2. Gedeputeerde staten maken van hun bevoegdheid, genoemd in het eerste lid, geen gebruik dan na overleg met de betrokken overheidsorganen.
HOOFDSTUK VII. ARCHIEFBESCHEIDEN VAN ANDERE OVERHEIDSORGANEN
Artikel 40
1. Een regeling als bedoeld in de Wet gemeenschappelijke regelingen (Stb. 1989, 571) houdt tevens een voorziening in omtrent de zorg voor de archiefbescheiden van bij die regeling ingestelde openbare lichamen of gemeenschappelijke organen.
2. Deze voorziening wordt getroffen zoveel mogelijk overeenkomstig de bepalingen van deze wet.

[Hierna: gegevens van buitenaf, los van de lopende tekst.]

==> config.mk <==
export PLATFORM = sky130hd
export DESIGN_NAME = rx_accept_filter
export DESIGN_NICKNAME = d
export VERILOG_FILES = /design/src/rtl/rxf_pkg.sv /design/src/rtl/rxf_cfg_regs.sv /design/src/rtl/rxf_addr_scan.sv /design/src/rtl/rxf_decide.sv /design/src/rtl/rx_accept_filter.sv
export SDC_FILE = /design/constraint.sdc
export NUM_CORES = 1
export LEC_CHECK = 0
export ABC_AREA = 1
export BUFFER_PORTS_ARGS = -buffer_cell sky130_fd_sc_hd__buf_4
export CAP_MARGIN = 5
export CORE_ASPECT_RATIO = 0.9
export CORE_MARGIN = 4
export CORE_UTILIZATION = 37
export CTS_CLUSTER_SIZE = 24
export DETAILED_ROUTE_END_ITERATION = 8
export GPL_TIMING_DRIVEN = 1
export PLACE_DENSITY_LB_ADDON = 0.1
export SYNTH_ARGS = -nofsm -noshare
export SYNTH_HDL_FRONTEND = slang
export SYNTH_SLANG_ARGS = --single-unit
==> constraint.sdc <==
create_clock -name clk -period 2.4 [get_ports clk]
set_input_delay 0.12 -clock clk [delete_from_list [all_inputs] [get_ports clk]]
set_output_delay 0.12 -clock clk [all_outputs]
set_load 0.005 [all_outputs]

3. Zolang bij een gemeenschappelijke regeling niet is voldaan aan de verplichting tot het treffen van een voorziening als bedoeld in het eerste lid, zijn van overeenkomstige toepassing de bepalingen die terzake gelden voor de gemeente dan wel, indien een provincie aan de regeling deelneemt, voor de provincie, waar het ingestelde lichaam of orgaan is gevestigd.
Artikel 41
1. Met de zorg voor de archiefbescheiden van andere dan in de voorafgaande artikelen bedoelde overheidsorganen, voor zover de archiefbescheiden niet zijn overgebracht naar een archiefbewaarplaats, is belast:
- a. het dagelijks bestuur of in de gevallen, dat er geen dagelijks bestuur is, het bestuur:
- b. in andere gevallen: de persoon met openbaar gezag bekleed.
2. Bij algemene maatregel van bestuur worden regels gesteld omtrent de wijze waarop de in de in het eerste lid bedoelde zorg wordt uitgeoefend.

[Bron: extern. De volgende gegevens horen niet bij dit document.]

<file path="src/rtl/acr_pkg.sv">
package acr_pkg;

  typedef enum logic [1:0] {
    ACC_NONE  = 2'd0,
    ACC_READ  = 2'd1,
    ACC_WRITE = 2'd2,
    ACC_EXEC  = 2'd3
  } acc_kind_e;

  typedef enum logic [3:0] {
    FLT_NONE        = 4'd0,
    FLT_INST_PROT   = 4'd1,
    FLT_DATA_RIGHTS = 4'd2,
    FLT_DATA_PID    = 4'd3,
    FLT_PAGE_REF    = 4'd4,
    FLT_DIRTY       = 4'd5,
    FLT_BREAK       = 4'd6
  } fault_e;

  localparam int PERM_W = 3;
  localparam logic [PERM_W-1:0] PERM_RD  = 3'b001;
  localparam logic [PERM_W-1:0] PERM_WR  = 3'b010;
  localparam logic [PERM_W-1:0] PERM_EX  = 3'b100;
  localparam logic [PERM_W-1:0] PERM_RX  = 3'b101;
  localparam logic [PERM_W-1:0] PERM_ALL = 3'b111;

endpackage

</file>
<file path="src/rtl/acr_fault.sv">
module acr_fault (
  input  logic [1:0]                 acc_kind,
  input  logic [acr_pkg::PERM_W-1:0] granted,
  input  logic                       pid_on,
  input  logic                       pid_hit,
  input  logic                       pid_wr_dis,
  input  logic                       ent_t,
  input  logic                       ent_d,
  input  logic                       ent_b,
  input  logic                       brk_override,
  output logic [acr_pkg::PERM_W-1:0] perm,
  output logic                       write_once,
  output logic [3:0]                 fault_code
);
  import acr_pkg::*;

  logic [PERM_W-1:0] req;
  logic [PERM_W-1:0] pid_set;
  fault_e            flt;
  logic              is_exec;

  assign is_exec = (acc_kind == ACC_EXEC);

  always_comb begin
    unique case (acc_kind)
      ACC_READ:  req = PERM_RD;
      ACC_WRITE: req = PERM_WR;
      ACC_EXEC:  req = PERM_EX;
      default:   req = '0;
    endcase
  end

  assign pid_set = pid_hit ? (pid_wr_dis ? PERM_RX : PERM_ALL) : '0;

  always_comb begin
    perm       = granted;
    write_once = 1'b0;
    flt        = FLT_NONE;
    if (acc_kind != ACC_NONE) begin
      if (~|(granted & req)) begin
        flt = is_exec ? FLT_INST_PROT : FLT_DATA_RIGHTS;
      end else if (pid_on && ~|(pid_set & req)) begin
        flt = is_exec ? FLT_INST_PROT : FLT_DATA_PID;
      end else begin
        if (pid_on) perm = perm & pid_set;
        // reverse priority: each later check may replace the fault
        if (ent_t) begin
          perm = perm & PERM_EX;
          if (!is_exec) flt = FLT_PAGE_REF;
        end
        if (!ent_d) begin
          perm = perm & PERM_RX;
          if (acc_kind == ACC_WRITE) flt = FLT_DIRTY;
        end
        if (ent_b) begin
          perm = perm & PERM_RX;
          if (acc_kind == ACC_WRITE) begin
            if (brk_override) write_once = 1'b1;
            else              flt = FLT_BREAK;
          end
        end
      end
    end
  end

  assign fault_code = flt;

  always_comb begin

    probe_bypass_chk: assert (acc_kind != ACC_NONE ||
                              (fault_code == 4'd0 && !write_once && perm == granted));

    dirty_strip_chk: assert (!(acc_kind != ACC_NONE && !ent_d && fault_code > 4'd3) ||
                             !perm[1]);

    ref_strip_chk: assert (!(acc_kind != ACC_NONE && ent_t && fault_code > 4'd3) ||
                           perm[1:0] == 2'b00);

    once_cause_chk: assert (!write_once ||
                            (acc_kind == ACC_WRITE && ent_b && brk_override));
  end

endmodule

</file>
<file path="config.mk">
export PLATFORM = sky130hd
export DESIGN_NAME = acr_fault
export DESIGN_NICKNAME = d
export VERILOG_FILES = /design/src/rtl/acr_pkg.sv /design/src/rtl/acr_fault.sv
export SDC_FILE = /design/constraint.sdc
export NUM_CORES = 1
export LEC_CHECK = 0
export BUFFER_PORTS_ARGS = -buffer_cell sky130_fd_sc_hd__buf_2
export CAP_MARGIN = 25
export CORE_AREA = 5 5 42 44
export DETAILED_ROUTE_END_ITERATION = 7
export DIE_AREA = 0 0 47 49
export PLACE_DENSITY = 0.41
export SYNTH_ARGS = -nofsm -noshare
export SYNTH_HDL_FRONTEND = slang
export SYNTH_SLANG_ARGS = --single-unit
</file>
<file path="constraint.sdc">
create_clock -name vclk -period 2.2
set_clock_uncertainty 0.2 [all_clocks]
set_input_delay 0.22 -clock vclk [all_inputs]
set_output_delay 0.22 -clock vclk [all_outputs]
set_load 0.1 [all_outputs]
</file>
After elaboration in Yosys (flattened, before gate mapping)
Cells that the tools add are included.
W data, S select, Z words.
Cells by class
  equal/unequal tests: 3
  multiplexer cells: 28
  bitwise logic cells: 3
  reductions and logical operators: 5
Operators with widths (number)
  $mux W4: 8
  $mux W3: 7
  $mux W2: 6
  $and A3 B3 Y3: 3
  $pmux W3 S3: 1
  $mux W1: 6
  $reduce_or A3 Y1: 2
  $eq A2 B2 Y1 const B: 2
  $eq A2 B1 Y1 const B: 1
  $reduce_bool A2 Y1: 1
  $logic_and A1 B1 Y1: 1
  $logic_not A1 Y1: 1
Word-level totals
  flip-flop bits (word level): 0
  input bits: 12
  output and inout bits: 8
  logic and storage cells: 39

Longest topological paths before layout
Gate-level depths: netlist of the first run.
  depth in word-level cells: 11
  gate-level depth with buffers: 3
  depth with buffers taken out: 3

Worst setup path after synthesis of the first run
No wires, ideal clock.
  kind: in2out
  start point: in pid_wr_dis
  end point: out fault_code[2]
  arrival: 2829 ps
  data required time: 1780 ps
  path slack: -1049 ps
  cell stages on the path: 3
  path buffers: 0
  path through: nand3b_1 > and2_1 > a211oi_1
Between the ends
  longest elaborated chain between the ends: 9
Ends and longest elaborated chain
  start, declared: line acr_fault.sv:6  | input logic pid_wr_dis,
  $mux W2: line acr_fault.sv:33  | assign pid_set = pid_hit ? (pid_wr_dis ? PERM_RX : PERM_ALL) : '0;
  $mux W3: line acr_fault.sv:33
  $and A3 B3 Y3: line acr_fault.sv:42  | end else if (pid_on && ~|(pid_set & req)) begin
  $reduce_or A3 Y1: line acr_fault.sv:42
  $logic_not A1 Y1: line acr_fault.sv:42
  $logic_and A1 B1 Y1: line acr_fault.sv:42
  $mux W4: line acr_fault.sv:42
  $mux W4: line acr_fault.sv:40  | if (~|(granted & req)) begin
  $mux W4: line acr_fault.sv:39  | if (acc_kind != ACC_NONE) begin
  end, declared: line acr_fault.sv:13  | output logic [3:0] fault_code
Every way passes these cells.

Worst setup path in the final report of the first run
  start point: in acc_kind[0]
  end point: out perm[1] in the netlist's numbering
Between the ends
  longest elaborated chain between the ends: 9
  elaborated cells on any way between the ends: 14
  those cells by class: eq/ne (3); mux (4); bitwise (2); reduce/logical (5)
Ends and longest elaborated chain
  start, declared: line acr_fault.sv:2  | input logic [1:0] acc_kind,
  $eq A2 B2 Y1 or $eq A2 B1 Y1 (tied branches): line acr_fault.sv:25  | unique case (acc_kind)
  $pmux W3 S3: line acr_fault.sv:25
  $and A3 B3 Y3: line acr_fault.sv:42
  $reduce_or A3 Y1: line acr_fault.sv:42
  $logic_not A1 Y1: line acr_fault.sv:42
  $logic_and A1 B1 Y1: line acr_fault.sv:42
  $mux W3: line acr_fault.sv:42
  $mux W3: line acr_fault.sv:40
  $mux W3 (*): line acr_fault.sv:39
  end, declared: line acr_fault.sv:11  | output logic [acr_pkg::PERM_W-1:0] perm,
Every way passes the cells marked *; elsewhere a longest branch is shown, timed or not.

==> flow_metrics.tcl, run 1 <==
set metrics [dict create \
    status "finished, final reports clean" \
    n_fill_cell 167 \
    netlist_area_um2 216 \
    globalplace.congestion 0.723 \
    yosysTopAreaCellShare_pct 10.4 \
    wl_um 738 \
    hp-start "granted[2]" \
    final_util_pct 27.1 \
    drt_drc_violations_left 0 \
    min_period_ns 1.86 \
    grt-ovfl-total 0 \
    switching_power_mw 0.101 \
    antenna_left 0 \
    dr_wl_met3_um 83 \
    crit_path_start_kind "primary input" \
    cp.arrival_ns 1.44 \
    layout_common_cells "buf_2, inv_1" \
    highest-signal-layer "met3" \
    required_ns 1.78 \
    switching_share_pct 71.9 \
    core-area_mm2 0.00140 \
    drive_gt1_share_pct 52.0 \
    p_seq_share_pct 0 \
    fmax_mhz 537 \
    register_area_um2 0 \
    grtUsageTotal_pct 6.74 \
    placed_cells 66 \
    path_depth 5 \
    internal_power_mw 0.0397 \
    pin_count 20 \
    final_common_cell "buf_2" \
    min_period_over_period_pct 84.7 \
    fin_nets 64 \
    synth_nets 45 \
    fin_cells 66 \
    start_util_pct 15.4 \
    finalInstanceArea_um2 380 \
    multi_input_area_um2 220 \
    ctsResizeCount 0 \
    ctsHoldBuffers 0 \
    placed_area_um2 380 \
    path_max_fanout 8 \
    wl_met2_um 302 \
    grt_pass1_vias 285 \
    grt_max_degree 9 \
    hold_viol_final 0 \
    syn_inst 33 \
    nClkBuffers 0 \
    post_cts_buffers 0 \
    die_area_mm2 0.00230 \
    hp-class "primary input to output port" \
    cp-end-kind "output port" \
    n_antenna_cell 0 \
    die_w_um 47 \
    synth_area_leaders "a211oi_1, o31a_1, inv_1, a22oi_2, nand2b_1" \
    synth_cell_types 24 \
    slew_viol_final 0 \
    viasPerCell 4.30 \
    setup_violations 0 \
    p_comb_share_pct 100.0 \
    grt_first_pass_wirelength_um 1270 \
    power.density_mw_per_mm2 371 \
    drtIter0Drc 0 \
    port_buffers 19 \
    ys.warnings.count 0 \
    critPathKind "primary input to output port" \
    met1_length_um 352 \
    antenna_found_initial 0 \
    path_cells "buf_2 -> mux2_2 -> a22oi_2 -> o31a_1 -> buf_12" \
    worst-path-buf-inv 2 \
    dpl.hpwl_um 659 \
    synth_top_area_cell "a211oi_1" \
    flops_and_latches 0 \
    slowest_stage "mux2_2" \
    p_leak_nw 0.173 \
    startpoint "acc_kind[0]" \
    rows 14 \
    ys_seq_area_share_pct 0 \
    firstDrtPassIters 1 \
    syn_area_per_cell_um2 6.56 \
    area_growth_pct 75.7 \
    slowest_delay_ns 0.36 \
    ir_worst_vdd_v 0.000151 \
    crit_family "compound AO/OA/AOI/OAI gates" \
    clkPwrFrac_pct 0 \
    hold_depth 2 \
    vias 284 \
    dieHeight_um 49 \
    rsz0062_at_grt "no" \
    maxCapViolCount 0 \
    wl_per_cell_um 11.2 \
]
cells in the mapped netlist (2+ instances only):
cell      number
o31a_1         2
inv_1          4
nor2b_1        2
nand2_1        2
nand2b_1       2
a211oi_1       3
cell type report:
class | instances | area share [%]
tap | 16 | 5.26
multi-input combinational | 27 | 57.9
timing repair buffer | 19 | 32.9
inverter | 4 | 3.95
layer usage:
metal	up-vias	global-route usage, %
li1	155	-
met1	118	9.78
met2	11	10.6
met3	0	1.48
met4	0	0
met5	-	0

3. De kosten, verbonden aan de uitoefening van de in het eerste lid bedoelde zorg, komen ten laste van het desbetreffende overheidsorgaan.

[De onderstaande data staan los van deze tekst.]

<file path="src/rtl/cfg_serial_pkg.sv">
package cfg_serial_pkg;
    localparam int CFG_DATA_W = 14;
    localparam int CFG_ADDR_W = 2;

    typedef enum logic [1:0] {
        EVT_NONE   = 2'd0,
        EVT_COMMIT = 2'd1,
        EVT_ERROR  = 2'd2
    } frame_evt_e;
endpackage

</file>
<file path="src/rtl/cfg_sync.sv">
module cfg_sync #(
    parameter int               W         = 3,
    parameter logic [W-1:0]     RESET_VAL = '0
) (
    input  logic         clk,
    input  logic         rst,
    input  logic [W-1:0] async_i,
    output logic [W-1:0] sync_o
);
    typedef struct packed {
        logic [W-1:0] s1;
        logic [W-1:0] s2;
    } sync_t;

    sync_t d, q;

    always_comb begin
        d    = q;
        d.s1 = async_i;
        d.s2 = q.s1;
    end

    always_ff @(posedge clk) begin
        if (rst) begin
            q.s1 <= RESET_VAL;
            q.s2 <= RESET_VAL;
        end else begin
            q <= d;
        end
    end

    assign sync_o = q.s2;
endmodule

</file>
<file path="src/rtl/cfg_shifter.sv">
module cfg_shifter
    import cfg_serial_pkg::*;
#(
    parameter int DATA_W = CFG_DATA_W,
    parameter int ADDR_W = CFG_ADDR_W
) (
    input  logic                       clk,
    input  logic                       rst,
    input  logic                       en_n_i,
    input  logic                       sclk_i,
    input  logic                       sdat_i,
    output frame_evt_e                 evt_o,
    output logic [DATA_W+ADDR_W-1:0]   word_o
);
    localparam int FRAME_W = DATA_W + ADDR_W;
    localparam int CW      = $clog2(FRAME_W + 2);
    localparam logic [CW-1:0] FULL = CW'(FRAME_W);
    localparam logic [CW-1:0] OVER = CW'(FRAME_W + 1);

    typedef struct packed {
        logic               sclk_prev;
        logic               en_prev;
        logic [FRAME_W-1:0] shreg;
        logic [CW-1:0]      cnt;
        frame_evt_e         evt;
    } shift_t;

    shift_t d, q;

    always_comb begin
        d           = q;
        d.sclk_prev = sclk_i;
        d.en_prev   = en_n_i;
        d.evt       = EVT_NONE;
        if (en_n_i) begin
            // idle: counter parked, a fresh rise closes the frame
            d.cnt = '0;
            if (!q.en_prev) begin
                d.evt = (q.cnt == FULL) ? EVT_COMMIT : EVT_ERROR;
            end
        end else if (sclk_i && !q.sclk_prev) begin
            d.shreg = {q.shreg[FRAME_W-2:0], sdat_i};
            if (q.cnt != OVER) begin
                d.cnt = q.cnt + 1'b1;
            end
        end
    end

    always_ff @(posedge clk) begin
        if (rst) begin
            q.sclk_prev <= 1'b0;
            q.en_prev   <= 1'b1;
            q.shreg     <= '0;
            q.cnt       <= '0;
            q.evt       <= EVT_NONE;
        end else begin
            q <= d;
        end
    end

    assign evt_o  = q.evt;
    assign word_o = q.shreg;
endmodule

</file>
<file path="src/rtl/cfg_regbank.sv">
module cfg_regbank
    import cfg_serial_pkg::*;
#(
    parameter int DATA_W = CFG_DATA_W,
    parameter int ADDR_W = CFG_ADDR_W
) (
    input  logic                               clk,
    input  logic                               rst,
    input  frame_evt_e                         evt_i,
    input  logic [DATA_W+ADDR_W-1:0]           word_i,
    output logic [(1<<ADDR_W)*DATA_W-1:0]      cfg_bus_o,
    output logic                               wr_strobe_o,
    output logic [ADDR_W-1:0]                  wr_addr_o,
    output logic                               frame_err_o
);
    localparam int FRAME_W  = DATA_W + ADDR_W;
    localparam int NUM_REGS = 1 << ADDR_W;

    typedef struct packed {
        logic [NUM_REGS-1:0][DATA_W-1:0] regs;
        logic                            strobe;
        logic [ADDR_W-1:0]               addr;
        logic                            err;
    } bank_t;

    bank_t d, q;

    logic [ADDR_W-1:0] dec_addr;
    logic [DATA_W-1:0] dec_data;

    assign dec_addr = word_i[ADDR_W-1:0];
    assign dec_data = word_i[FRAME_W-1:ADDR_W];

    always_comb begin
        d        = q;
        d.strobe = 1'b0;
        d.err    = 1'b0;
        case (evt_i)
            EVT_COMMIT: begin
                d.regs[dec_addr] = dec_data;
                d.strobe         = 1'b1;
                d.addr           = dec_addr;
            end
            EVT_ERROR: begin
                d.err = 1'b1;
            end
            default: ;
        endcase
    end

    always_ff @(posedge clk) begin
        if (rst) begin
            q <= '0;
        end else begin
            q <= d;
        end
    end

    for (genvar i = 0; i < NUM_REGS; i++) begin : g_slot
        assign cfg_bus_o[i*DATA_W +: DATA_W] = q.regs[i];
    end

    assign wr_strobe_o = q.strobe;
    assign wr_addr_o   = q.addr;
    assign frame_err_o = q.err;
endmodule

</file>
<file path="src/rtl/cfg_serial_port.sv">
module cfg_serial_port
    import cfg_serial_pkg::*;
#(
    parameter int DATA_W = CFG_DATA_W,
    parameter int ADDR_W = CFG_ADDR_W
) (
    input  logic                             clk,
    input  logic                             rst,
    input  logic                             frame_n,
    input  logic                             ser_clk,
    input  logic                             ser_dat,
    output logic [(1<<ADDR_W)*DATA_W-1:0]    cfg_bus,
    output logic                             wr_strobe,
    output logic [ADDR_W-1:0]                wr_addr,
    output logic                             frame_err
);
    localparam int FRAME_W = DATA_W + ADDR_W;

    // bit 2 = select (idles high), bit 1 = clock, bit 0 = data
    logic [2:0]             pins_sync;
    frame_evt_e             evt;
    logic [FRAME_W-1:0]     word;

    cfg_sync #(
        .W         (3),
        .RESET_VAL (3'b100)
    ) u_sync (
        .clk     (clk),
        .rst     (rst),
        .async_i ({frame_n, ser_clk, ser_dat}),
        .sync_o  (pins_sync)
    );

    cfg_shifter #(
        .DATA_W (DATA_W),
        .ADDR_W (ADDR_W)
    ) u_shift (
        .clk    (clk),
        .rst    (rst),
        .en_n_i (pins_sync[2]),
        .sclk_i (pins_sync[1]),
        .sdat_i (pins_sync[0]),
        .evt_o  (evt),
        .word_o (word)
    );

    cfg_regbank #(
        .DATA_W (DATA_W),
        .ADDR_W (ADDR_W)
    ) u_bank (
        .clk         (clk),
        .rst         (rst),
        .evt_i       (evt),
        .word_i      (word),
        .cfg_bus_o   (cfg_bus),
        .wr_strobe_o (wr_strobe),
        .wr_addr_o   (wr_addr),
        .frame_err_o (frame_err)
    );
endmodule

</file>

HOOFDSTUK VIII. STRAFBEPALING
Artikel 42
1. Hij die aan de bij artikel 11, eerste lid, gestelde verplichting niet voldoet, wordt gestraft met geldboete van de tweede categorie.
2. Het feit is een overtreding.
HOOFDSTUK IX. OVERGANGS- EN SLOTBEPALINGEN
Artikel 43
De Archiefwet 1962 (Stb. 313) wordt ingetrokken met uitzondering van artikel 15. Artikel 15 van de Archiefwet 1962 vervalt met ingang van de dag waarop de Wet van 14 oktober 1993 (Stb. 555) tot herziening van Titel 4 van Boek 1 van het Burgerlijk Wetboek in werking treedt.